As you can see, I only looked for posts published before 2007/31/01 because that’s what I happened to need, but I could have refined that search with any condition that MySql can handle, for example looking only for posts whose title or body contained a certain string. Now, why did I need just those fields? Because the URLs of that particular WordPress blog have the format $BLOGNAME/$YEAR/$MONTH/$post_name/. This means that, in order to generate an HTML list of all those posts I only need to reformat, concatenate and wrap into some basic HTML code the first three fields of those posts. If your blog has another naming convention, you can change the query or the script below accordingly.

After checking that the MySql query was correct, I put it inside a simple Perl script that runs it and outputs the final list items in HTML format. The MySql part is copied straight from the many Perl tutorials online that explain how to make Perl talk to MySql. Please refer to those tutorials if you need any detailed explanation of what each line of code does.
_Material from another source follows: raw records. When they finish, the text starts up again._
==> src/rtl/muldiv_seq.sv <==
// muldiv_seq: iterative unsigned multiply / divide unit.
//   op 00 MUL   : low WIDTH bits of a*b
//   op 01 MULHU : high WIDTH bits of a*b
//   op 10 DIVU  : floor(a/b)      (needs MULDIV_SEQ_DIV_EN)
//   op 11 REMU  : a mod b         (needs MULDIV_SEQ_DIV_EN)
// Optional feature macro: MULDIV_SEQ_DIV_EN enables the divide path. When it
// is undefined, divide ops complete in one edge with result 0.
// Handshake: start is sampled only in IDLE; busy is high during RUN; done is
// a one-cycle pulse in DONE, and result holds until the next DONE.
// One WIDTH+1-bit adder/subtractor is shared by every operation. The pair
// {r_acc, r_q} is the running product (multiply) or remainder/quotient (divide).
module muldiv_seq #(
  parameter int WIDTH = 32
) (
  input  logic             clk,
  input  logic             rst_n,
  input  logic             start,
  input  logic [1:0]       op,
  input  logic [WIDTH-1:0] a,
  input  logic [WIDTH-1:0] b,
  output logic             busy,
  output logic             done,
  output logic [WIDTH-1:0] result,
  output logic [1:0]       dbg_state
);

  localparam int CW = $clog2(WIDTH) + 1;
  localparam logic [CW-1:0] LAST_STEP = CW'(WIDTH - 1);

  typedef enum logic [1:0] {
    S_IDLE = 2'd0,
    S_RUN  = 2'd1,
    S_DONE = 2'd2
  } state_t;

  state_t           r_state;
  state_t           w_next_state;
  logic             r_hi;        // result taken from r_acc (MULHU/REMU) else r_q
  logic [WIDTH-1:0] r_acc;
  logic [WIDTH-1:0] r_q;
  logic [WIDTH-1:0] r_b;         // multiplicand or divisor
  logic [CW-1:0]    r_cnt;
  logic [WIDTH-1:0] r_result;
`ifdef MULDIV_SEQ_DIV_EN
  logic             r_div;
`endif

  logic             w_bypass;
  logic [WIDTH-1:0] w_bypass_result;
  logic             w_last;
  logic             w_sub;
  logic [WIDTH:0]   w_add_a;
  logic [WIDTH:0]   w_add_b;
  logic [WIDTH:0]   w_sum;
  logic [WIDTH-1:0] w_step_acc;
  logic [WIDTH-1:0] w_step_q;
  logic [WIDTH-1:0] w_run_result;

  // Divide ops that need no iteration: divide-by-zero, or no divider present.
  always_comb begin
`ifdef MULDIV_SEQ_DIV_EN
    w_bypass        = op[1] && (b == '0);
    w_bypass_result = op[0] ? a : '1;
`else
    w_bypass        = op[1];
    w_bypass_result = '0;
`endif
  end

  assign w_last       = (r_cnt == LAST_STEP);
  assign w_run_result = r_hi ? w_step_acc : w_step_q;

  // Shared adder/subtractor plus the per-step shift for the active operation.
  always_comb begin
    w_sub   = 1'b0;
    w_add_a = {1'b0, r_acc};
    w_add_b = r_q[0] ? {1'b0, r_b} : '0;
`ifdef MULDIV_SEQ_DIV_EN
    if (r_div) begin
      w_sub   = 1'b1;
      w_add_a = {r_acc, r_q[WIDTH-1]};
      w_add_b = {1'b0, r_b};
    end
`endif
    w_sum = w_add_a + (w_add_b ^ {(WIDTH+1){w_sub}}) + {{WIDTH{1'b0}}, w_sub};
    // Multiply: add-if-lsb, then shift {carry, acc, q} right one place.
    w_step_acc = w_sum[WIDTH:1];
    w_step_q   = {w_sum[0], r_q[WIDTH-1:1]};
    // Divide: since the partial remainder < divisor, w_sum[WIDTH] is the borrow.
    if (w_sub) begin
      w_step_acc = w_sum[WIDTH] ? w_add_a[WIDTH-1:0] : w_sum[WIDTH-1:0];
      w_step_q   = {r_q[WIDTH-2:0], ~w_sum[WIDTH]};
    end
  end

  // State register.
  always_ff @(posedge clk or negedge rst_n) begin
    if (!rst_n) r_state <= S_IDLE;
    else        r_state <= w_next_state;
  end

  // Next-state logic.
  always_comb begin
    w_next_state = r_state;
    case (r_state)
      S_IDLE: if (start) w_next_state = w_bypass ? S_DONE : S_RUN;
      S_RUN:  if (w_last) w_next_state = S_DONE;
      S_DONE: w_next_state = S_IDLE;
      default: w_next_state = S_IDLE;
    endcase
  end

  // State-decoded outputs.
  always_comb begin
    busy      = (r_state == S_RUN);
    done      = (r_state == S_DONE);
    dbg_state = r_state;
    result    = r_result;
  end

  // Operand latch, iteration datapath and result register.
  always_ff @(posedge clk or negedge rst_n) begin
    if (!rst_n) begin
      r_hi     <= 1'b0;
      r_acc    <= '0;
      r_q      <= '0;
      r_b      <= '0;
      r_cnt    <= '0;
      r_result <= '0;
`ifdef MULDIV_SEQ_DIV_EN
      r_div    <= 1'b0;
`endif
    end else begin
      case (r_state)
        S_IDLE: begin
          if (start) begin
            r_hi  <= op[0];
            r_cnt <= '0;
            r_acc <= '0;
            r_q   <= op[1] ? a : b;
            r_b   <= op[1] ? b : a;
`ifdef MULDIV_SEQ_DIV_EN
            r_div <= op[1];
`endif
            if (w_bypass) r_result <= w_bypass_result;
          end
        end
        S_RUN: begin
          r_acc <= w_step_acc;
          r_q   <= w_step_q;
          r_cnt <= r_cnt + CW'(1);
          if (w_last) r_result <= w_run_result;
        end
        default: ;
      endcase
    end
  end

endmodule

==> config.mk <==
export PLATFORM = sky130hd
export DESIGN_NAME = muldiv_seq
export DESIGN_NICKNAME = d
export VERILOG_FILES = /design/src/rtl/muldiv_seq.sv
export SDC_FILE = /design/constraint.sdc
export NUM_CORES = 1
export LEC_CHECK = 0
export CAP_MARGIN = 0
export CORE_AREA = 2 2 134 136
export CTS_CLUSTER_DIAMETER = 80
export DETAILED_ROUTE_END_ITERATION = 7
export DIE_AREA = 0 0 136 138
export GPL_TIMING_DRIVEN = 1
export HOLD_SLACK_MARGIN = 0.1
export MAX_ROUTING_LAYER = met4
export PLACE_DENSITY = 0.82
export SYNTH_ARGS = -nofsm -noshare
export SYNTH_HDL_FRONTEND = slang
export SYNTH_SLANG_ARGS = --single-unit
==> constraint.sdc <==
create_clock -name clk -period 2.82 [get_ports clk]
set_input_delay 0.282 -clock clk [delete_from_list [all_inputs] [get_ports clk]]
set_output_delay 0.282 -clock clk [all_outputs]
set_load 0.005 [all_outputs]
==> impl_metrics.toml <==
[outcome]
status = "finished clean"

[worst_setup_path]
crit_type = "register to register"
critPathSlowestCell = "dfrtp_2"
path_buf_inv = 1
cp-start-kind = "register"
critPathCaptureType = "register"
cp_max_fo = 16
rr_worst_depth = 11
critPathTopFamily = "compound AO/OA/AOI/OAI gates"
cp_data_required_time_ns = 3.17
r2r-end = "result[29]"
crit_path_max_incr_delay_ns = 0.44
cp_data_arrival_time_ns = 3.09
rrSetupSlack_ns = 0.07
reg2reg_from = "r_q[0]"
crit_chain = "buf_12 -> and2_1 -> ha_1 -> a21oi_2 -> and2b_4 -> a211oi_2 -> a211o_4 -> a21oi_4 -> a31oi_4 -> mux2_4 -> o21ai_2"

[floorplanning]
io_pins = 105
start_util_pct = 48.5
die_area_sq_mm = 0.0188
row_count = 49
dieHeight_um = 138
fp.dieW_um = 136
core_area_sq_mm = 0.0175

[sta]
fmax_mhz = 364
hold_viol = 0
setup_slack_ns = 0.0746
rsz0062_at_grt = "true"
slew_headroom_pct = 60.8
finalCritPeriodShare_pct = 97.4
fin_crit_ns = 2.75
skew_ns = 0.0125
tightest_slew_ns = 0.587
maxSlewViolCount = 0
setup_viol = 0

[logic_synthesis]
synth_cells = 919
synth_cell_types = 66
seq_area_frac_synth_pct = 40.3
syn_area_sq_mm = 0.00851
synth_top_area_share_pct = 40.3
synth_top_area_cell = "dfrtp_1"
syn_nets = 1022
ys_async_sr_fraction_pct = 100
synth-main-ff-cell = "dfrtp_1"
netlist_top_cells_area = "dfrtp_1, a21oi_1, mux2i_1"
ys_ff_latch = 137
synth.avg_cell_area_sq_um = 9.26
ys_warn_count = 0
synth_edf_count = 0

[cells_and_area]
area_delta_synth_final_pct = 25.7
diodes = 0
nets = 1133
drive_above_1_share_pct = 15.2
nFillCells = 1496
layout_common_cells = "dfrtp_1, clkdlybuf4s50_1, a21oi_1"
mostFrequentLayoutCell = "dfrtp_1"

[place]
pre_cts_ws_ns = 0.00213
gp_congestion = 0.933
dp_hpwl_mm = 17.3
portBuffers = 104

[global_route]
grt_usage_pct = 28.1
grt_antenna_before_repair = 0
grt_max_degree = 66
overflow = 0
grt_pass1_wl_mm = 40.4
grt_pass1_vias = 7823

[cts]
clk_latency_ns = 0.43
clkTransAtPathRegs_ns = 0.06
cts_tree = "done"
numCtsBuffers = 17
cts_max_path_buffers = 2
htreeDepth = 4
root_buffer = "clkbuf_16"
cts_sinks = 137

[routing]
wl_per_cell_um = 19.7
wl_mm = 25.1
drt_iter0_drc = 615
met1_length_mm = 10.8
dr.pass1.iters = 5
drt.antenna.violating_nets = 0
drcViolationCount = 0
wl_met3_mm = 1.64
highest_layer = "met4"
viasPerCell = 6.01
vias = 7641
wl_met2_mm = 12.0

[pwr]
p_leak_uw = 0.00464
ir_worst_vdd_v = 0.000617
p_per_area_mw_per_mm2 = 1010
finalPower_uw = 10800

[min_path]
hold_class = "input port to async pin"

[job]
cap_violations = 0
worst reg2reg max path, delay by kind of cell, from the launching register on:
kind                       cells  cell delay (ns)
DFF                            1             0.44
and+or+nand+nor                2             0.34
AOI/OAI and AO/OA              6             1.06
adders and majority gates      1             0.32
buffers and inverters          1             0.16
muxes                          1             0.33
layout make-up:
class / instances / area [sq um] / share of cell area (%)
clock buffers: 21 / 460 / 4.30
clock inverters: 11 / 123 / 1.15
repair buffers: 151 / 1430 / 13.4
multi-input cells: 708 / 4910 / 45.9
well taps: 229 / 287 / 2.68
flip-flops and latches: 137 / 3430 / 32.1
inverters: 15 / 56.3 / 0.526
Yosys cell counts (all sizes together), types with 7 or more instances:
master / instances
clkbuf: 46
xnor2: 19
xor2: 7
a31oi: 7
dfrtp: 137
inv: 15
nor2b: 39
a22o: 19
a22oi: 36
a21oi: 112
o21ai: 100
a21o: 18
mux2i: 47
nand3: 7
and2: 34
a32oi: 7
mux2: 33
buf: 12
nor2: 58
ha: 33
nand2: 68
sequential cells by signal (all words and copies together) (netlist names):
name,flops
r_acc,32
r_b,32
r_q,32
result,32
r_cnt,6
dbg_state,2
r_hi,1
metal layers:
metal	vias to the layer above	global-route usage, %
li1	3563	-
met1	3721	36.7
met2	306	43.9
met3	51	5.54
met4	0	9.21
met5	-	-
power by group:
| group | switching (uW) | total [uW] | internal, uW |
|---|---|---|---|
| clock network | 876 | 2220 | 1350 |
| registers | 579 | 3220 | 2640 |
| logic | 3090 | 5350 | 2260 |
cell families after synthesis:
| family | synth area share, % |
|---|---|
| buffers and inverters | 3.69 |
| AOI/OAI and AO/OA | 24.9 |
| xor gates and xnor gates | 2.68 |
| DFF | 40.3 |
| and+or+nand+nor | 13.5 |
| muxes | 9.94 |
| adders and majority gates | 5.09 |
worst max path at each step:
| stage | from | end | slack (ns) | cells after the start |
|---|---|---|---|---|
| finish | r_q[0] | result[29] | 0.07 | 11 |
| global route | r_q[0] | result[30] | -0.07 | 10 |
| CTS | r_q[0] | result[29] | 0.009 | 11 |
| detailed placement | r_q[0] | result[18] | 0.002 | 12 |
| global placement | r_q[0] | result[18] | 0.07 | 12 |
| floorplan | r_q[0] | r_acc[29] | 0.23 | 11 |
repair_timing:
item,in CTS,in global routing
gates resized for setup,2,27
hold endpoints to repair,59,0
setup endpoints to repair,5,28
pin swaps,1,10
setup buffers,1,2
hold buffers,1,0
stage by stage:
step                      instances  hold slack (ns)  TNS, ns  area, sq um  util (%)
after global routing           1272            0.466   -0.126        10700      61.0
final                          1272            0.402        0        10700      61.0
after detailed placement       1236            0.290        0         9950      56.8
after global placement         1236            0.295        0         9950      56.8
after CTS                      1270            0.422        0        10600      60.2
after floorplan                 919          -0.0136        0         8510         -
Power figures use the tool's default switching activity.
I only added the right parameters for my own database and the necessary comments to make it (I hope) self-documenting:

  #! /usr/bin/perl
  use strict;
  use DBI;
  use DBD::mysql;
  my $platform = "mysql";
  my $host     = "localhost";
  my $port     = "3306";

  my $BLOGNAME = "http://stop.zona-m.net";  #CHANGE THIS TO THE HOME PAGE OF YOUR BLOG

  # The next seven lines define the Perl variables that are needed
  # to query the database then build the actual MySql query
  # The $query line is where you must put the MySql statement that
  # you actually need

  my ($post_date, $post_name, $post_title);
  my $dsn = "dbi:mysql:$database:localhost:3306";
  my $DB = DBI->connect($dsn, $user, $pw);
  my $query = qq~SELECT post_date, post_name, post_title, ID FROM wp_posts WHERE post_date <= '2007-07-31 00:00:00';~;
  my $query_handle = $DB->prepare($query);
  $query_handle->bind_columns($post_date, $post_name, $post_title);

  # the rest of the code processes and prints as an HTML list element
  # each URL. It takes the first 7 characters of the date (Year + Month),
  # replaces the dash with a slash and removes newlines (I had some of them...)
  # in URL and post title
  while($query_handle->fetch()) {
      my ($DATE, $URL, $TITLE);
      $DATE    = substr($post_date, 0,7);
      $DATE    =~ s/-///;
      $URL     = $post_name;  chomp $URL;
      $TITLE   = $post_title; chomp $TITLE;
      print "<li><a href="$BLOGNAME/$DATE/$URL/">$TITLE</a></li>n";  # Correct URL of each post

Here is the script output, limited to the first three posts for brevity:

  <li><a href="http://stop.zona-m.net/2007/07/must-all-software-be-free-or-all-proprietary/">Must all software, be free, or all proprietary?</a></li>
  <li><a href="http://stop.zona-m.net/2007/07/do-we-still-need-papyrus/">Do We Still Need Papyrus?</a></li>
  <li><a href="http://stop.zona-m.net/2007/07/can-i-publish-my-own-movies/">Can I Publish My Own Movies?</a></li>

This is perfectly valid HTML code that you can copy and paste straight into an HTML page. In my case I had to indent the lists by hand, but it only took 23 minutes.